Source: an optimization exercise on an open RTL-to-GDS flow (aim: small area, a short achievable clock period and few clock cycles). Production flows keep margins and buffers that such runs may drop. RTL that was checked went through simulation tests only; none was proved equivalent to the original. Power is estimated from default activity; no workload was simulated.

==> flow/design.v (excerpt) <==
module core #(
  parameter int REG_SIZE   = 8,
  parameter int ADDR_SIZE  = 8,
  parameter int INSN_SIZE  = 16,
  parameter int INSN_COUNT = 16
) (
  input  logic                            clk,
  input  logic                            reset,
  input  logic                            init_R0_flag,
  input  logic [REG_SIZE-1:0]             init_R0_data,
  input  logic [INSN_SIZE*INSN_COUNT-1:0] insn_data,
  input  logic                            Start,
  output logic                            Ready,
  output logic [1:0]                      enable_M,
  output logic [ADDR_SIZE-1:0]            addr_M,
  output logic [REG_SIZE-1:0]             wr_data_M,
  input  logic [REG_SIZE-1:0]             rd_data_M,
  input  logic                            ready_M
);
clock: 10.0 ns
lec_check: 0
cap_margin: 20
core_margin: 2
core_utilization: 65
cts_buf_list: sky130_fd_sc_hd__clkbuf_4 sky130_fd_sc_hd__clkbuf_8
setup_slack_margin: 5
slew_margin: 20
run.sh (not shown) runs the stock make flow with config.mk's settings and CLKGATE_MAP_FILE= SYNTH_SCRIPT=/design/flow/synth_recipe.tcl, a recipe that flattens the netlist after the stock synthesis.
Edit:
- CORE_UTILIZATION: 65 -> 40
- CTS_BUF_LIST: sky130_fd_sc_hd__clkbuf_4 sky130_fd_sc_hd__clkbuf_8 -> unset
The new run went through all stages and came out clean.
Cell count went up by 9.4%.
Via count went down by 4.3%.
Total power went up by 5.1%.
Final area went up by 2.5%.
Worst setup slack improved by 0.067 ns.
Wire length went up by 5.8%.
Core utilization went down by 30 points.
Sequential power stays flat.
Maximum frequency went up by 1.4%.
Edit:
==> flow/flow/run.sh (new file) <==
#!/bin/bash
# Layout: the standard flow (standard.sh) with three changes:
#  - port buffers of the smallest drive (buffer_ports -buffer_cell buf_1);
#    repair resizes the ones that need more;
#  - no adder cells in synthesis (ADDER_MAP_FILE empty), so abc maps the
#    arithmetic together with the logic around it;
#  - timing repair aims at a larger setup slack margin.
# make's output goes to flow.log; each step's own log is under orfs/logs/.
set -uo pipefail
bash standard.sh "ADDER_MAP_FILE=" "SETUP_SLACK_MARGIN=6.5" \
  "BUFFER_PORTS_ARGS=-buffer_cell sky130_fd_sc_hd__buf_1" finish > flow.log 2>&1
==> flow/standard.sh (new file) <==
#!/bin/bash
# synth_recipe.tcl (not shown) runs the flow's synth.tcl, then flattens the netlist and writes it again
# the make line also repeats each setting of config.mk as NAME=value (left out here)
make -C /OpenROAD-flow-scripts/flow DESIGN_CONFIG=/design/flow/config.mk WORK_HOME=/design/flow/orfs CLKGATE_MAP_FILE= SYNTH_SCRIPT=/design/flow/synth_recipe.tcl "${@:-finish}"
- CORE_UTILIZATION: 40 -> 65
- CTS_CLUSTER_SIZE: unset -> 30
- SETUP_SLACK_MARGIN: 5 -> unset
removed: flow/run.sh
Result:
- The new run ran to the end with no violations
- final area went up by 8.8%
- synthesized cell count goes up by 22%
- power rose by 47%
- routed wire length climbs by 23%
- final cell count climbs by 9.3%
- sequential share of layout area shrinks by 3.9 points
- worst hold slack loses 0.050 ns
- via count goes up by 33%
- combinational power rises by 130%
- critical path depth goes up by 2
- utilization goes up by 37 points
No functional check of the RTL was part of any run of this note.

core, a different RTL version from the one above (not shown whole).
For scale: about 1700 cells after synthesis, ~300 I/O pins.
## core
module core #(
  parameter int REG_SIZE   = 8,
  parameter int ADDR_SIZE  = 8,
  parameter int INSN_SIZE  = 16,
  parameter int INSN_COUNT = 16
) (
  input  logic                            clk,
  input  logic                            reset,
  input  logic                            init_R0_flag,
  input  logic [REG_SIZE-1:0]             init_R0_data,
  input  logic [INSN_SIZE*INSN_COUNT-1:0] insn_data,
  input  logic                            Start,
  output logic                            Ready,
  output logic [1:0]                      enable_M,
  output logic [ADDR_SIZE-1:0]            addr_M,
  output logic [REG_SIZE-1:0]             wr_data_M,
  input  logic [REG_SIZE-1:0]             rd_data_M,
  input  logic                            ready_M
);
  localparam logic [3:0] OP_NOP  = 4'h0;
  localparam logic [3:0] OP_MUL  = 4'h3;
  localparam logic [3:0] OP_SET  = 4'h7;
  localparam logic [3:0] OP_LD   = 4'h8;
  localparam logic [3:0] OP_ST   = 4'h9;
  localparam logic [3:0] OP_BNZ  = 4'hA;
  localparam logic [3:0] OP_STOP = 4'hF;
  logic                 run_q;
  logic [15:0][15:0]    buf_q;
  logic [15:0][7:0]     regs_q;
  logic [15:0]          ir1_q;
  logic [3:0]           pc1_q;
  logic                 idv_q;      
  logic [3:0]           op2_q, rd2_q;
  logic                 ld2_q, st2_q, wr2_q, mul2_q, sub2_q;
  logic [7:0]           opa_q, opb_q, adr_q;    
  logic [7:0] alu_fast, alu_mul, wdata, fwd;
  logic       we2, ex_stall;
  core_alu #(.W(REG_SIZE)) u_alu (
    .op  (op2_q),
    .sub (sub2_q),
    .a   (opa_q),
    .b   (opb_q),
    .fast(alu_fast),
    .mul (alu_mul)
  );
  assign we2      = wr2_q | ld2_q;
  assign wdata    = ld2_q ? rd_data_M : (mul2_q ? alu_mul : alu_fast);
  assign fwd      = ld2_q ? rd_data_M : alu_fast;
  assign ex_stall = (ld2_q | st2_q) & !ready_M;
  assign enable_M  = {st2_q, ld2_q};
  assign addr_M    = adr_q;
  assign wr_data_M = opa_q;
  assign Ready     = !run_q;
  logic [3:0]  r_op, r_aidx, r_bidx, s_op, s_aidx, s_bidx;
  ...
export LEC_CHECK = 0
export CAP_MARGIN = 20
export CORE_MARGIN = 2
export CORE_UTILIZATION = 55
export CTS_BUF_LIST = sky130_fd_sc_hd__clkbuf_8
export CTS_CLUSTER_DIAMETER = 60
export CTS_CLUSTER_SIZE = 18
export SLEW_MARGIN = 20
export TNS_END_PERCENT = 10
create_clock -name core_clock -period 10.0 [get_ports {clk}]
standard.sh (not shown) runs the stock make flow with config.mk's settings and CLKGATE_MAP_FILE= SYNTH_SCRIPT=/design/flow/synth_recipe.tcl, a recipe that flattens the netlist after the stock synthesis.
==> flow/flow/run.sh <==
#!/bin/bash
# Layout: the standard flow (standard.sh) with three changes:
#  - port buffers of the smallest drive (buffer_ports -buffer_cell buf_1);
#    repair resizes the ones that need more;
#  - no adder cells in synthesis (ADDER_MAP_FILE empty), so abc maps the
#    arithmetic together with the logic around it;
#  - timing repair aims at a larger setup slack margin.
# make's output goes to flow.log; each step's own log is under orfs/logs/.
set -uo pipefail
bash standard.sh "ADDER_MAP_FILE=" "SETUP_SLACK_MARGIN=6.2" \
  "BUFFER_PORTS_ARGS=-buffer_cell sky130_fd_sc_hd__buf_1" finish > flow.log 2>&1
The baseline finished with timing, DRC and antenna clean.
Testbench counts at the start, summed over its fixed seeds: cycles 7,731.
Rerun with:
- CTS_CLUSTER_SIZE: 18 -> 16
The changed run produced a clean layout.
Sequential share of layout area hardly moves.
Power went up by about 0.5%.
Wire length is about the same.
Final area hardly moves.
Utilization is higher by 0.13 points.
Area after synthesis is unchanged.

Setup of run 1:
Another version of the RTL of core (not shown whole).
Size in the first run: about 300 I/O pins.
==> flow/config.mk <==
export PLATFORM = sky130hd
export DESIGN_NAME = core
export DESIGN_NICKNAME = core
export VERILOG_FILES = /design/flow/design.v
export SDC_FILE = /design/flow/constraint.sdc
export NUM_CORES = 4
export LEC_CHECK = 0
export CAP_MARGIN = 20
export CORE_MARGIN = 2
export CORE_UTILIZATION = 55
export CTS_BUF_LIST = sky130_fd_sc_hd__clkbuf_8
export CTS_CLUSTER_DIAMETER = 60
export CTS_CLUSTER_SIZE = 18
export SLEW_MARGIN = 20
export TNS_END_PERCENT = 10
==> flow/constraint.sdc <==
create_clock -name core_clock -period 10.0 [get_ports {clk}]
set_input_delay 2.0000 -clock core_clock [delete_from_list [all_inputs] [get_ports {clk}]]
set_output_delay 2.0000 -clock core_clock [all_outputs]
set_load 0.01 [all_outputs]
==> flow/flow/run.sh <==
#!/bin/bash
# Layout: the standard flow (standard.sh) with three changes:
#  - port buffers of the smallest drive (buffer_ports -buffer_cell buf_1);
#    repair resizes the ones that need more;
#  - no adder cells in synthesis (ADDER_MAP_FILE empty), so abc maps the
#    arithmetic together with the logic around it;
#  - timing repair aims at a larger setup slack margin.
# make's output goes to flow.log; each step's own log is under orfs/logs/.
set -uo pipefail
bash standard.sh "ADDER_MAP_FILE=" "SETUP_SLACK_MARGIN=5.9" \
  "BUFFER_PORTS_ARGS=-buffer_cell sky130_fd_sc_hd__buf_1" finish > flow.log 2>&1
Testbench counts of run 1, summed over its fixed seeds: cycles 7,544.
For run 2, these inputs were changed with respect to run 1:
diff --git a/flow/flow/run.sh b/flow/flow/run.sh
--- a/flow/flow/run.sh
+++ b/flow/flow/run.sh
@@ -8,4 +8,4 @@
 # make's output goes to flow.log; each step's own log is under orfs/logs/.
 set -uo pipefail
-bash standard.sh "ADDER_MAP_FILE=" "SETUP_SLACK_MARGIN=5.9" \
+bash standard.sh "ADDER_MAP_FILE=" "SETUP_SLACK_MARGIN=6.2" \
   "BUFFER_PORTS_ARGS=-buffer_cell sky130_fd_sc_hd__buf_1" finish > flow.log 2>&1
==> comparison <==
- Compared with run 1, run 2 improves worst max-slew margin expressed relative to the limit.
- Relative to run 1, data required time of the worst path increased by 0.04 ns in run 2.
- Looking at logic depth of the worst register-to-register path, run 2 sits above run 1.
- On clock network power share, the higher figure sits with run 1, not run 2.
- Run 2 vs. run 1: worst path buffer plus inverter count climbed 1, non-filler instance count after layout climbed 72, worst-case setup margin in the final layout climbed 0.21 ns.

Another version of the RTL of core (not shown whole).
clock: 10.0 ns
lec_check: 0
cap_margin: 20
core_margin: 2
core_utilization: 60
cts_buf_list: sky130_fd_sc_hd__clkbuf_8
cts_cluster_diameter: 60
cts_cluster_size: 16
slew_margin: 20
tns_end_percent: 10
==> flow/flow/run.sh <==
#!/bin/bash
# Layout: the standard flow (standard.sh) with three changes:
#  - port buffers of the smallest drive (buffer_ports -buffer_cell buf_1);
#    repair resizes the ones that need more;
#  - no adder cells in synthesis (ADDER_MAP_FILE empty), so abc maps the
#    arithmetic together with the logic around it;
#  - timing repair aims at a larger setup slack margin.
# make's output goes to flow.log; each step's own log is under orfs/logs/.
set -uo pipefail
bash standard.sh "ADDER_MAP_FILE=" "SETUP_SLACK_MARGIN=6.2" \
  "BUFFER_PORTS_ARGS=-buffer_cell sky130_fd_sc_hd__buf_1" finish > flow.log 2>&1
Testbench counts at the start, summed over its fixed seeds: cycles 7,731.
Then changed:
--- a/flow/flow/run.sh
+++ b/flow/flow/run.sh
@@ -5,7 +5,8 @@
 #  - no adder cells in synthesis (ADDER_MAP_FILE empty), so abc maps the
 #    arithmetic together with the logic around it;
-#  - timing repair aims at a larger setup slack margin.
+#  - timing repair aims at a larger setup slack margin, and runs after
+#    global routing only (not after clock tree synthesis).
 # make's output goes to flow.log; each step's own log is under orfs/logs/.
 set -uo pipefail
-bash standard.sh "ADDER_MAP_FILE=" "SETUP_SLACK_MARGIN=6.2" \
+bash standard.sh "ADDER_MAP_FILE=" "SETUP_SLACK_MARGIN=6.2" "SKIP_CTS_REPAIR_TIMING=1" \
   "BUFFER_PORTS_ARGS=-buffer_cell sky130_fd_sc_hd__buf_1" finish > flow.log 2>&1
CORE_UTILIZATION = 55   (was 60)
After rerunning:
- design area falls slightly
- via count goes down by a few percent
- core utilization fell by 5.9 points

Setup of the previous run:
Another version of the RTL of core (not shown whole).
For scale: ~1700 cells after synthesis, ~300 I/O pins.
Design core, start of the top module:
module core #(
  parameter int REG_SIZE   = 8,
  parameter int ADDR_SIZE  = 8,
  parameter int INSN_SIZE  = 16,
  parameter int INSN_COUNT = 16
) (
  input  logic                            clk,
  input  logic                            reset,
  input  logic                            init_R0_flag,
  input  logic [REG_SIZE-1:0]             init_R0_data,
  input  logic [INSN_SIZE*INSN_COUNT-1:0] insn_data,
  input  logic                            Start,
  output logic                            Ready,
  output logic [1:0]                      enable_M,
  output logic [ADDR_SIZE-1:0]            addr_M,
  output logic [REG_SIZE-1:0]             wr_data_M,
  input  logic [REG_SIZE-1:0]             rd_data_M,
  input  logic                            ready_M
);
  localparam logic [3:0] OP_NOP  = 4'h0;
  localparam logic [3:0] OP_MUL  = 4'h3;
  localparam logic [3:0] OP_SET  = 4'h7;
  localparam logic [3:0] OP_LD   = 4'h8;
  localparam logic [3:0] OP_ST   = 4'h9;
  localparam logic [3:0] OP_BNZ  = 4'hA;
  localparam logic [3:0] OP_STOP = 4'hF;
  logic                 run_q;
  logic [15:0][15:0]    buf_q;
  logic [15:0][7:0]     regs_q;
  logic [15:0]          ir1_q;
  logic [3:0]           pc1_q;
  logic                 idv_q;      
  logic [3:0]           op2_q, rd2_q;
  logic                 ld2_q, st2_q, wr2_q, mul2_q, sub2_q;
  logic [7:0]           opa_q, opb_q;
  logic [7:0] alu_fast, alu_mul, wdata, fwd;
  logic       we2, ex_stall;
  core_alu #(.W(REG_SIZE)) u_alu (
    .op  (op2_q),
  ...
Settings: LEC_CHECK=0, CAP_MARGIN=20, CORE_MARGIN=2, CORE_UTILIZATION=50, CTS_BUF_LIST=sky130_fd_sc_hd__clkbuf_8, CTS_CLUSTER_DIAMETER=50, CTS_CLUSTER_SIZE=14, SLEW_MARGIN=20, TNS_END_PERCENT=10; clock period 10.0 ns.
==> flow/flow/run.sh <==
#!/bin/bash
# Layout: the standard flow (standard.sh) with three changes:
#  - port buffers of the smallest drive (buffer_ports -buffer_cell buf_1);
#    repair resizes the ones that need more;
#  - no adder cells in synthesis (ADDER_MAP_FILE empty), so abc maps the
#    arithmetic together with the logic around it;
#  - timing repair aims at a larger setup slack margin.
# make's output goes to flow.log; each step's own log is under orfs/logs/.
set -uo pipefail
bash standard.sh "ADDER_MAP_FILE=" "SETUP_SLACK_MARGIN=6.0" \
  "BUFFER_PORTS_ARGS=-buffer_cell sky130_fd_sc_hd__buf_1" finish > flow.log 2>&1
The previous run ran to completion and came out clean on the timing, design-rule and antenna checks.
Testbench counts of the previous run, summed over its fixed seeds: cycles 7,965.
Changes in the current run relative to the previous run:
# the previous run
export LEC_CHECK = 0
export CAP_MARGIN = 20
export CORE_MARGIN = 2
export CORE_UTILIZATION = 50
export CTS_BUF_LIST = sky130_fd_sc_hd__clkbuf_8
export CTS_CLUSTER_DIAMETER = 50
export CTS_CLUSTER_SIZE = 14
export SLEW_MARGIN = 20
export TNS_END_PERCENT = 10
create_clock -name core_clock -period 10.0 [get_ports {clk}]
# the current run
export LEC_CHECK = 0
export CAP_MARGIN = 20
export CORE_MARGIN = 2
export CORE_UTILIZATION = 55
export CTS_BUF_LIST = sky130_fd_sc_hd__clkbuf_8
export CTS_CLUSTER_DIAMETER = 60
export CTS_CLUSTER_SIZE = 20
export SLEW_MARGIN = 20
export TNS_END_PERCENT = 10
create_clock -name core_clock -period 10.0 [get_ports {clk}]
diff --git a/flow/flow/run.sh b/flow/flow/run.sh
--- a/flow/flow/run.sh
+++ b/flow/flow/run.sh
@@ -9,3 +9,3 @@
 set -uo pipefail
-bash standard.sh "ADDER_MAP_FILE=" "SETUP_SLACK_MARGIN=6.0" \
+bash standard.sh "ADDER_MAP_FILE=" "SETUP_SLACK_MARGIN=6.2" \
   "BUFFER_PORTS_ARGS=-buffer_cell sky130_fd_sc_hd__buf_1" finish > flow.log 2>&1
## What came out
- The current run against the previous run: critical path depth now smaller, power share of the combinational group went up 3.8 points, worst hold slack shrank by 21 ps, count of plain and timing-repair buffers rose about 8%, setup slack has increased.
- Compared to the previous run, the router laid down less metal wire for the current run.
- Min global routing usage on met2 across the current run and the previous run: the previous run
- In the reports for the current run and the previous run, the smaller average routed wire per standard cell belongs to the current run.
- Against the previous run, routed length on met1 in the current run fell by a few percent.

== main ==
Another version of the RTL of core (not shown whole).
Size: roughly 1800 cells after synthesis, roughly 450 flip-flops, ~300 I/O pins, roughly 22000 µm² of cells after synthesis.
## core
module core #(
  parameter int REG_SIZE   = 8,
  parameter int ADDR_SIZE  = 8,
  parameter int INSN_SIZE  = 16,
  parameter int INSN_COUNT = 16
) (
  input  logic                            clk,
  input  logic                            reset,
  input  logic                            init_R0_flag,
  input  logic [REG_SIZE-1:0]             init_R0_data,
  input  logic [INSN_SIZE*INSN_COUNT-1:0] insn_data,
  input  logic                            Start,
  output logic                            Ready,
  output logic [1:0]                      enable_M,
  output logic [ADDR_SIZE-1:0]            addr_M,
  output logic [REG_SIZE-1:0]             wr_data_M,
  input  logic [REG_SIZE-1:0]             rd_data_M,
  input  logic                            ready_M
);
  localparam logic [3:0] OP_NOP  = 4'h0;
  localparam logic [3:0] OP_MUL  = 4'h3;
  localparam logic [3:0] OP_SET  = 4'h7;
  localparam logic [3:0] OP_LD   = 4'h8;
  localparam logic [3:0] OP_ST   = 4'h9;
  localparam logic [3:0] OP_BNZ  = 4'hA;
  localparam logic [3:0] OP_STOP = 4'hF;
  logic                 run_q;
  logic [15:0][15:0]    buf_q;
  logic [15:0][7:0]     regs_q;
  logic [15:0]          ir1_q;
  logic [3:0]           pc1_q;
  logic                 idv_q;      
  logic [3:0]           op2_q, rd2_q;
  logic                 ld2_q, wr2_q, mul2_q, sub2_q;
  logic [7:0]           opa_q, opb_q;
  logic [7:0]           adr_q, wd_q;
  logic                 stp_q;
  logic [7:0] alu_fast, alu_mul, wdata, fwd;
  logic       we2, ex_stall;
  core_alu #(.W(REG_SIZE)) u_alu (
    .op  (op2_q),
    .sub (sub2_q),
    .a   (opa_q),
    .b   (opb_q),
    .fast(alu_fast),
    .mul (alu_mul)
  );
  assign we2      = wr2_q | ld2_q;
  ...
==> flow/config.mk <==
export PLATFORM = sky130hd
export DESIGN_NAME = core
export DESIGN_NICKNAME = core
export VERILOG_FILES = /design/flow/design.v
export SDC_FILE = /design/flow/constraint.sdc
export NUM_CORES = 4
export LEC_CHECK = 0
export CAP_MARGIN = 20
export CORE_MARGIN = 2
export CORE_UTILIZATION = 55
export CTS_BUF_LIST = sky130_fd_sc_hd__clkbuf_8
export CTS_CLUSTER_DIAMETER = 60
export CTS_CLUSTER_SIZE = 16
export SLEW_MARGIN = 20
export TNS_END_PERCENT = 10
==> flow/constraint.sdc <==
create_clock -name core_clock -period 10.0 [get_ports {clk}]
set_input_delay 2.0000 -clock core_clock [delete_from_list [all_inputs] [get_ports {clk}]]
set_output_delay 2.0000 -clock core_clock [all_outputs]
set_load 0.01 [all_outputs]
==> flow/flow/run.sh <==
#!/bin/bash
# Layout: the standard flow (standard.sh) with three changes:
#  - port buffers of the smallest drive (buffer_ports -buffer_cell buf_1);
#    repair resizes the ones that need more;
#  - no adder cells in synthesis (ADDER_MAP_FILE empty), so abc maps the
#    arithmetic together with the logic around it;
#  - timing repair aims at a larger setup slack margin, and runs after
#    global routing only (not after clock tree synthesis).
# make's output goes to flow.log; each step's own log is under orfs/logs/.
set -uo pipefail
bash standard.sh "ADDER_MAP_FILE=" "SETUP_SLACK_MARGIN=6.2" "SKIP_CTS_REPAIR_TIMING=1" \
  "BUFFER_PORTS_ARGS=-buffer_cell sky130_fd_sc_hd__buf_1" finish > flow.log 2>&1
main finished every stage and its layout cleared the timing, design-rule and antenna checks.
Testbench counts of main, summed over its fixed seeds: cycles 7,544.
_ _ _
REQUIRED ACTION:
If a line in the entries contains "above", copy it.

RESPONSE TO THE EXERCISE:
core, a different RTL version from the one above (not shown whole).
- Looking at logic depth of the worst register-to-register path, run 2 sits above run 1.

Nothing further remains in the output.